In his introductory remarks, Global Media Institute Executive Director Michael Freedman said the event honored “both an entity and a man that have kept the magic of radio alive; one through superb creative and substantive programming, the other through a career of superb teaching and writing.”

“A fair number of us fell head over heels in love with this marvelous medium that provided such intimate entertainment, information and companionship,” said Mr. Freedman, former director of United Press International Radio Network. “Today, that magic transcends terrestrial radio and embraces exciting new digital platforms that allow programming on demand and text and other features that are drawing a new generation to this amazing theater of the mind; young people who may not even know what a transistor radio is are now in love with radio.”

Although she called the past year “one of the most difficult birthday years imaginable,” Ms. Smith, NPR’s acting senior vice president of news, told the audience that she remains “eternally optimistic” about the importance and purpose of NPR. She recounted the last several months of news coverage, which took NPR staff around the world, covering everything from natural disasters in Asia to civilian uprisings in Africa. Ms. Smith said these stories illustrated NPR’s reporting skills as well as its “distinct ability to tell you about the human toll.”

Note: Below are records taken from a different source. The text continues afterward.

File: src/rtl/div_seq.sv
// Multi-cycle radix-2 restoring divider for RV32M DIV/DIVU/REM/REMU.
// Optional macro DIV_EARLY_OUT_EN adds a |rs1| < |rs2| shortcut at accept.
module div_seq #(
    parameter int XLEN  = 32,
    parameter int CNT_W = $clog2(XLEN)
) (
    input  logic            clk,
    input  logic            rst_n,
    input  logic            start,
    input  logic            flush,
    input  logic [1:0]      op,
    input  logic [XLEN-1:0] rs1,
    input  logic [XLEN-1:0] rs2,
    output logic            busy,
    output logic            done,
    output logic [XLEN-1:0] result
);

    typedef enum logic [1:0] {IDLE, CALC, FIX, DONE} state_t;

    state_t          state;
    logic [XLEN-1:0] rem_q, quot_q, dvsr_q, res_pend;
    logic [CNT_W-1:0] cnt;
    logic            quot_neg, rem_neg, op_rem;

    logic            sgn, div0, ovf, early;
    logic [XLEN-1:0] mag1, mag2, spec_res, q_fix, r_fix;
    logic [XLEN:0]   shifted, diff;
    logic            ge;

    assign busy = (state == CALC) || (state == FIX);

    // Accept-time decode: magnitudes and the shortcut cases
    assign sgn  = ~op[0];
    assign mag1 = (sgn && rs1[XLEN-1]) ? -rs1 : rs1;
    assign mag2 = (sgn && rs2[XLEN-1]) ? -rs2 : rs2;
    assign div0 = (rs2 == '0);
    assign ovf  = sgn && (rs1 == {1'b1, {(XLEN-1){1'b0}}}) && (rs2 == '1);
`ifdef DIV_EARLY_OUT_EN
    assign early = !div0 && (mag1 < mag2);
`else
    assign early = 1'b0;
`endif

    always_comb begin
        spec_res = '0;
        if (div0)
            spec_res = op[1] ? rs1 : '1;
        else if (ovf)
            spec_res = op[1] ? '0 : {1'b1, {(XLEN-1){1'b0}}};
        else if (early)
            spec_res = op[1] ? rs1 : '0;
    end

    // One restoring step: partial remainder never exceeds 2*divisor, so the
    // MSB of the XLEN+1 bit difference is a reliable borrow.
    assign shifted = {rem_q, quot_q[XLEN-1]};
    assign diff    = shifted - {1'b0, dvsr_q};
    assign ge      = ~diff[XLEN];

    assign q_fix = quot_neg ? -quot_q : quot_q;
    assign r_fix = rem_neg  ? -rem_q  : rem_q;

    // result is committed only in DONE so a flush anywhere leaves it intact
    always_ff @(posedge clk or negedge rst_n) begin
        if (!rst_n) begin
            state    <= IDLE;
            done     <= 1'b0;
            result   <= '0;
            rem_q    <= '0;
            quot_q   <= '0;
            dvsr_q   <= '0;
            res_pend <= '0;
            cnt      <= '0;
            quot_neg <= 1'b0;
            rem_neg  <= 1'b0;
            op_rem   <= 1'b0;
        end else if (flush) begin
            state <= IDLE;
            done  <= 1'b0;
        end else begin
            done <= 1'b0;
            case (state)
                IDLE: begin
                    if (start) begin
                        op_rem <= op[1];
                        if (div0 || ovf || early) begin
                            res_pend <= spec_res;
                            state    <= DONE;
                        end else begin
                            rem_q    <= '0;
                            quot_q   <= mag1;
                            dvsr_q   <= mag2;
                            quot_neg <= sgn & (rs1[XLEN-1] ^ rs2[XLEN-1]);
                            rem_neg  <= sgn & rs1[XLEN-1];
                            cnt      <= CNT_W'(XLEN - 1);
                            state    <= CALC;
                        end
                    end
                end
                CALC: begin
                    rem_q  <= ge ? diff[XLEN-1:0] : shifted[XLEN-1:0];
                    quot_q <= {quot_q[XLEN-2:0], ge};
                    cnt    <= cnt - 1'b1;
                    if (cnt == '0)
                        state <= FIX;
                end
                FIX: begin
                    res_pend <= op_rem ? r_fix : q_fix;
                    state    <= DONE;
                end
                DONE: begin
                    done   <= 1'b1;
                    result <= res_pend;
                    state  <= IDLE;
                end
                default: state <= IDLE;
            endcase
        end
    end

endmodule
==> src/rtl/rr_arbiter4.sv <==
// Four-requester round-robin arbiter driving a shared active-low 2-to-4 decoder.
// Optional hold-time limit is compiled in with `define ARB_TIMEOUT_EN.
module rr_arbiter4 #(
    parameter int unsigned MAX_HOLD = 8
) (
    input  logic       CLK,
    input  logic       RESET_L,
    input  logic [3:0] REQ,
    output logic [3:0] GNT_L,
    output logic [1:0] SEL,
    output logic       G_L,
    output logic       BUSY,
    output logic       TIMEOUT,
    output logic [1:0] STATE_DBG
);

    typedef enum logic [1:0] {
        S_IDLE  = 2'd0,
        S_GRANT = 2'd1,
        S_GAP   = 2'd2
    } state_t;

    state_t     state_q, state_d;
    logic [1:0] ptr_q, ptr_d;
    logic [1:0] owner_q, owner_d;
    logic [1:0] sel_q, sel_d;
    logic [3:0] gnt_l_q, gnt_l_d;
    logic       g_l_q, g_l_d;
    logic       busy_q, busy_d;
    logic       pick_valid;
    logic [1:0] pick_idx;

`ifdef ARB_TIMEOUT_EN
    logic [3:0] hold_q, hold_d;
    logic       timeout_q, timeout_d;
`endif

    // Scan from the highest offset down so the lowest offset from PTR wins.
    always_comb begin
        pick_valid = 1'b0;
        pick_idx   = ptr_q;
        for (int k = 3; k >= 0; k--) begin
            if (REQ[ptr_q + 2'(k)]) begin
                pick_valid = 1'b1;
                pick_idx   = ptr_q + 2'(k);
            end
        end
    end

    always_comb begin
        state_d = state_q;
        ptr_d   = ptr_q;
        owner_d = owner_q;
        sel_d   = sel_q;
`ifdef ARB_TIMEOUT_EN
        hold_d    = hold_q;
        timeout_d = 1'b0;
`endif
        case (state_q)
            S_IDLE, S_GAP: begin
                if (pick_valid) begin
                    state_d = S_GRANT;
                    owner_d = pick_idx;
                    ptr_d   = pick_idx + 2'd1;
                    sel_d   = pick_idx;
`ifdef ARB_TIMEOUT_EN
                    hold_d  = 4'd0;
`endif
                end else begin
                    state_d = S_IDLE;
                end
            end
            S_GRANT: begin
                // A voluntary release wins over a coincident timeout.
                if (!REQ[owner_q]) begin
                    state_d = S_GAP;
`ifdef ARB_TIMEOUT_EN
                end else if (hold_q == 4'(MAX_HOLD - 1)) begin
                    state_d   = S_GAP;
                    timeout_d = 1'b1;
                end else begin
                    hold_d = hold_q + 4'd1;
`endif
                end
            end
            default: state_d = S_IDLE;
        endcase

        gnt_l_d = 4'hF;
        if (state_d == S_GRANT) begin
            gnt_l_d = ~(4'b0001 << owner_d);
        end
        g_l_d  = (state_d != S_GRANT);
        busy_d = (state_d != S_IDLE);
    end

    always_ff @(posedge CLK or negedge RESET_L) begin
        if (!RESET_L) begin
            state_q <= S_IDLE;
            ptr_q   <= 2'd0;
            owner_q <= 2'd0;
            sel_q   <= 2'd0;
            gnt_l_q <= 4'hF;
            g_l_q   <= 1'b1;
            busy_q  <= 1'b0;
        end else begin
            state_q <= state_d;
            ptr_q   <= ptr_d;
            owner_q <= owner_d;
            sel_q   <= sel_d;
            gnt_l_q <= gnt_l_d;
            g_l_q   <= g_l_d;
            busy_q  <= busy_d;
        end
    end

`ifdef ARB_TIMEOUT_EN
    always_ff @(posedge CLK or negedge RESET_L) begin
        if (!RESET_L) begin
            hold_q    <= 4'd0;
            timeout_q <= 1'b0;
        end else begin
            hold_q    <= hold_d;
            timeout_q <= timeout_d;
        end
    end

    assign TIMEOUT = timeout_q;
`else
    assign TIMEOUT = 1'b0;
`endif

    assign GNT_L     = gnt_l_q;
    assign SEL       = sel_q;
    assign G_L       = g_l_q;
    assign BUSY      = busy_q;
    assign STATE_DBG = state_q;

endmodule

==> config.mk <==
export PLATFORM = sky130hd
export DESIGN_NAME = rr_arbiter4
export DESIGN_NICKNAME = d
export VERILOG_FILES = /design/src/rtl/rr_arbiter4.sv
export SDC_FILE = /design/constraint.sdc
export NUM_CORES = 1
export LEC_CHECK = 0
export CORE_MARGIN = 1
export CORE_UTILIZATION = 44
export DETAILED_ROUTE_END_ITERATION = 8
export PLACE_DENSITY = 0.79
export RECOVER_POWER = 50
export SYNTH_ARGS = -nofsm -noshare
export SYNTH_HDL_FRONTEND = slang
export SYNTH_SLANG_ARGS = --single-unit
==> constraint.sdc <==
create_clock -name CLK -period 2.3 [get_ports CLK]
set_clock_uncertainty 0.15 [all_clocks]
set_input_delay 0.46 -clock CLK [delete_from_list [all_inputs] [get_ports CLK]]
set_output_delay 0.46 -clock CLK [all_outputs]
set_load 0.02 [all_outputs]
# ---- Yosys cells after proc, flatten, opt, wreduce, memory -nomap -nowiden
# Cells that the tools add are included.
dict set report op_classes {
  shifts 1
  mux 24
  n_eq_ne 4
  reduce_logical 4
  order_cmp 5
  bitwise_logic 1
  n_addsub 4
}
# op n
set ops {}
lappend ops {{2-bit by 3-bit < comparator with 1-bit output, second input constant} 5}
lappend ops {{2-bit 2-to-1 mux} 7}
lappend ops {{1-bit binary-select mux with 2-bit select} 5}
lappend ops {{1-bit 2-to-1 mux} 10}
lappend ops {{2-bit by 1-bit adder with 2-bit output, second input constant} 2}
lappend ops {{2-bit adder, second input constant} 2}
lappend ops {{2-bit by 1-bit equality test with 1-bit output, second input constant} 2}
lappend ops {{4-bit 2-to-1 mux} 1}
lappend ops {{4-bit NOT} 1}
lappend ops {{2-bit case mux with 2 select lines} 1}
lappend ops {{1-bit by 2-bit << shifter with 4-bit output, first input constant} 1}
lappend ops {{2-bit equality test, second input constant} 1}
lappend ops {{2-bit zero test} 1}
lappend ops {{2-bit by 1-bit != test with 1-bit output, second input constant} 1}
lappend ops {{2-bit AND reduction} 1}
lappend ops {{2-bit nonzero test} 1}
lappend ops {{2-bit OR reduction} 1}
dict set report totals {
  ff_bits 14
  output_inout_bits 11
  elab_cells 50
  inputBits 6
}

# ---- Logic depth before layout (Yosys ltp)
dict set report depth {
  ltp_word 12
  mapped_depth 5
  ltp_nobuf 4
}

# ---- Least setup slack after synthesis
# No wires, ideal clock.
dict set report synth_timing {
  path_kind {input port to flip-flop}
  start {input port REQ[0]}
  end {register gnt_l_q[0] (netlist: GNT_L[0])}
  cell_stages 5
  t_arrival_ns 1.459
  t_required_ns 2.062
  setup_time_ns 0.088
  path_slack_ns 0.603
  path_buffers 1
  path_cell_list {nor4_2 or2_1 buf_6 o31ai_4 or3b_1}
}
dict set report synth_between {
  elab_chain_cells 11
  word_cells_on_any_way 27
  cone_classes {eq/ne (1); shift (1); mux (24); bitwise (1)}
}
# item line
set synth_lines {}
lappend synth_lines {{start: declaration} 8} ;# input logic [3:0] REQ,
lappend synth_lines {{1-bit binary-select mux with 2-bit select} 43} ;# if (REQ[ptr_q + 2'(k)]) begin
lappend synth_lines {{1-bit 2-to-1 mux (implied by the code)} 43}
lappend synth_lines {{2-bit 2-to-1 mux / 1-bit 2-to-1 mux (equally long branches) (4 in a row)} 43}
lappend synth_lines {{2-bit 2-to-1 mux *} 61} ;# if (pick_valid) begin
lappend synth_lines {{2-bit 2-to-1 mux *} 59} ;# case (state_q)
lappend synth_lines {{named net owner_d[1]} 25} ;# logic [1:0] owner_q, owner_d;
lappend synth_lines {{1-bit by 2-bit << shifter with 4-bit output *} 91} ;# gnt_l_d = ~(4'b0001 << owner_d);
lappend synth_lines {{4-bit NOT *} 91}
lappend synth_lines {{4-bit 2-to-1 mux *} 90} ;# if (state_d == S_GRANT) begin
lappend synth_lines {{named net gnt_l_d[0]} 27} ;# logic [3:0] gnt_l_q, gnt_l_d;
lappend synth_lines {{end signal: assignment} 111} ;# gnt_l_q <= gnt_l_d;
lappend synth_lines {{end: declaration} 27}
# Mark *: on every way through the listed nets, which the timed path passes. The rest lies on a longest branch. The select of a mux whose other input is x is not followed.
# A chain may end at the register's enable or synchronous reset.

# ---- Worst setup path in the final report
dict set report layout_timing {
  start {input port REQ[1]}
  end {register gnt_l_q[0] (netlist: GNT_L[0])}
}
# Same word-level chain as after synthesis.

==> flow_metrics.tcl <==
set metrics [dict create \
    status "finished, final reports clean" \
    die_area_um2 1730 \
    endpoint_kind "register" \
    rows 13 \
    globalplace.congestion 0.880 \
    clockPowerShare_pct 14.1 \
    critical_path_class "in -> reg" \
    ctsHoldBuffers 0 \
    min_path_type "reg -> reg" \
    via_count 533 \
    portBuffers 15 \
    final_cell_mix "clkdlybuf4s50_1 (12), dfrtp_1 (9), nand2_1 (6)" \
    netlist_instances 62 \
    required_ps 2360 \
    fin_tns_setup_ps 0 \
    cts_resized 0 \
    fillers 110 \
    insertion_delay_ps 280 \
    drt_iter0_drc 14 \
    grt_pass1_wl_um 2100 \
    path_max_fanout 8 \
    cts_made_buffers 3 \
    finalWorstSetupSlack_ps 134 \
    htree_levels 1 \
    finalCritPeriodShare_pct 94.2 \
    core_area_um2 1380 \
    hold_violations 0 \
    cts_tree "built" \
    clkTransAtPathRegs_ps 80 \
    clock-sinks 14 \
    ios 17 \
    grt_start_max_net_pins 15 \
    fp.dieW_um 41.6 \
    drv_slew 0 \
    powerDensity_nw_per_um2 1380 \
    place_ws_ps 1.83 \
    startpoint_type "input pin" \
    first_global_vias 478 \
    setup_violations 0 \
    die_y_um 41.6 \
    postCtsSetupBuffers 0 \
    pwr-share-comb_pct 48.7 \
    grt_usage_pct 16.5 \
    drc 0 \
    synth_edf_count 0 \
    max_freq_mhz 462 \
    p_seq_share_pct 37.1 \
    antenna_found_initial 0 \
    p_switching_mw 0.481 \
    synth.net_count 68 \
    ys_top_cells_by_area "dfrtp_1 (33%), dfstp_2 (19%), mux4_1 (3.8%), nand2_1 (3.3%), nand3b_1 (3.3%)" \
    yosys_warnings 0 \
    worst_pin_slew_ps 608 \
    ys_types 29 \
    p_leak_nw 0.382 \
    layout_commonest_cell "clkdlybuf4s50_1" \
    synth_seq_cells 14 \
    grt_overflow_total 0 \
    netlist_area_um2 691 \
    swShare_pct 38.7 \
    rsz0062_at_grt "no" \
    diodes 0 \
    arrival_ps 2230 \
    worst_ir_drop_vdd_uv 751 \
    initial_utilization_pct 50.0 \
    root_buffer "clkbuf_4" \
    drive_gt1_share_pct 20.7 \
    synth_top_area_share_pct 32.6 \
    synthFlopType "dfrtp_1" \
    routedWlPerCell_um 13.2 \
    max_cap_violations 0 \
    wl_um 1280 \
    synth_seq_area_share_pct 51.6 \
    post-dp-hpwl_um 889 \
    syn2layout_area_growth_pct 30.3 \
    cts_buffer_depth 2 \
    p_int_mw 0.763 \
    drtPass1Iterations 4 \
    vias_per_cell 5.49 \
    fin_nets 89 \
    synth_area_per_cell_um2 11.1 \
    min_period_ps 2170 \
    async_flop_share_pct 100 \
    slew_headroom_pct 59.3 \
    yosysTopAreaCell "dfrtp_1" \
    ant_nets 0 \
]
critical path, stage by stage:
cell	delay (ps)
dlygate4sd3_1	640
nor4_2	340
or2_0	280
o31ai_4	110
or3b_1	390
kinds of logic (layout without fill, tap and decap cells):
family	after synthesis	count (layout)	synth area share (%)
and+or+nand+nor	25	25	20.1
other	1	1	0.543
xor gates and xnor gates	1	1	1.27
buffers and inverters	6	26	5.43
AOI/OAI and AO/OA	14	14	17.2
muxes	1	1	3.81
DFF	14	14	51.6
state kept, by name (all words and copies together), names as in the netlist:
name / count
ptr_q: 2
BUSY: 1
GNT_L: 4
owner_q: 2
G_L: 1
SEL: 2
STATE_DBG: 2
stage by stage:
| stage | cell area, um2 | instances | utilization [%] | total power, mW | hold WS (ps) |
|---|---|---|---|---|---|
| final | 900 | 97 | 65.1 | 1.24 | 334 |
| after global routing | 900 | 97 | 65.1 | 1.33 | 368 |
| after CTS | 900 | 97 | 65.1 | 1.25 | 340 |
| after detailed placement | 863 | 93 | 62.4 | 1.07 | 321 |
| after global placement | 863 | 93 | 62.4 | 1.06 | 312 |
| after floorplan | 691 | 62 | - | 0.851 | 14.4 |
synth_stat cells, types with 2 or more instances:
library cell and number:
nor2_1 5, nand2b_1 3, nand3b_1 3, nand2_1 6
nand3_1 3, inv_1 3, dfstp_2 5, dfrtp_1 9
buf_4 2, o21ai_0 4
area by class of cell:
cell class	instances	area, um2	area share [%]
sequential	14	357	39.6
multi-input combinational	42	297	33.0
tap	15	18.8	2.09
timing repair buffer	19	180	20.0
clock buffer	4	36.3	4.03
inverter	3	11.3	1.25
per-layer routing:
layer / part of all wire, % / vias up / track usage (%)
li1: - / 254 / -
met1: 47 / 262 / 20.2
met2: 47 / 15 / 25.3
met3: 4.6 / 2 / 6.52
met4: 0.94 / 0 / 7.74
met5: 0 / - / 0
path summary, 6_finish.rpt:
path / from / end / slack (ps) / depth (start not counted)
max reg2reg: ptr_q[1] / GNT_L[0] / 520 / 4
min: SEL[1] / SEL[1] / 330 / 2
max in group asynchronous: RESET_L / ptr_q[1] / 1130 / 1
min in group asynchronous: RESET_L / SEL[1] / 470 / 1
min reg2reg: SEL[1] / SEL[1] / 330 / 2
max: REQ[1] / GNT_L[0] / 130 / 5
power groups by stage:
stage               Clock [mW]  Sequential, mW  Combinational (mW)
floorplan                    0           0.525               0.326
global placement             0           0.465               0.593
detailed placement           0           0.467               0.602
CTS                      0.180           0.464               0.610
global route             0.189           0.480               0.657
finish                   0.175           0.462               0.606
(Power assumes the default switching activity.)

“The dedication to telling the story and getting it right is impossible to quantify. That dedication is NPR’s secret sauce, and we’ve been using the same recipe for 40 years,” she said. “Collectively, we understand the power of rigorous reporting, exquisite writing, rich sound and the intimate nature of the human voice. Beyond the news, our coverage provides a celebration of life and humanity, lets people understand the ties that bind us and make sense of this crazy experience called life.

“Despite this difficult moment for NPR, I believe so deeply in what we do and why we matter,” she added. “We are honored and humbled to have this celebration.”

The panelists discussed NPR’s evolution from providing national news programming to 90 stations in the 1970s into the global media organization it is today, with a network of 900 stations and 27 million listeners each week as well as 17 million online listeners. NPR provides news, arts and life and music programming, which includes popular shows Morning Edition, This American Life, All Things Considered and Car Talk.

The first woman to anchor a national nightly news program, Ms. Stamberg began at NPR in 1972 as co-host of All Things Considered and is now guest host of NPR’s Morning Edition and Weekend Edition Saturday. She said she “could not have imagined” NPR would become the organization it is today.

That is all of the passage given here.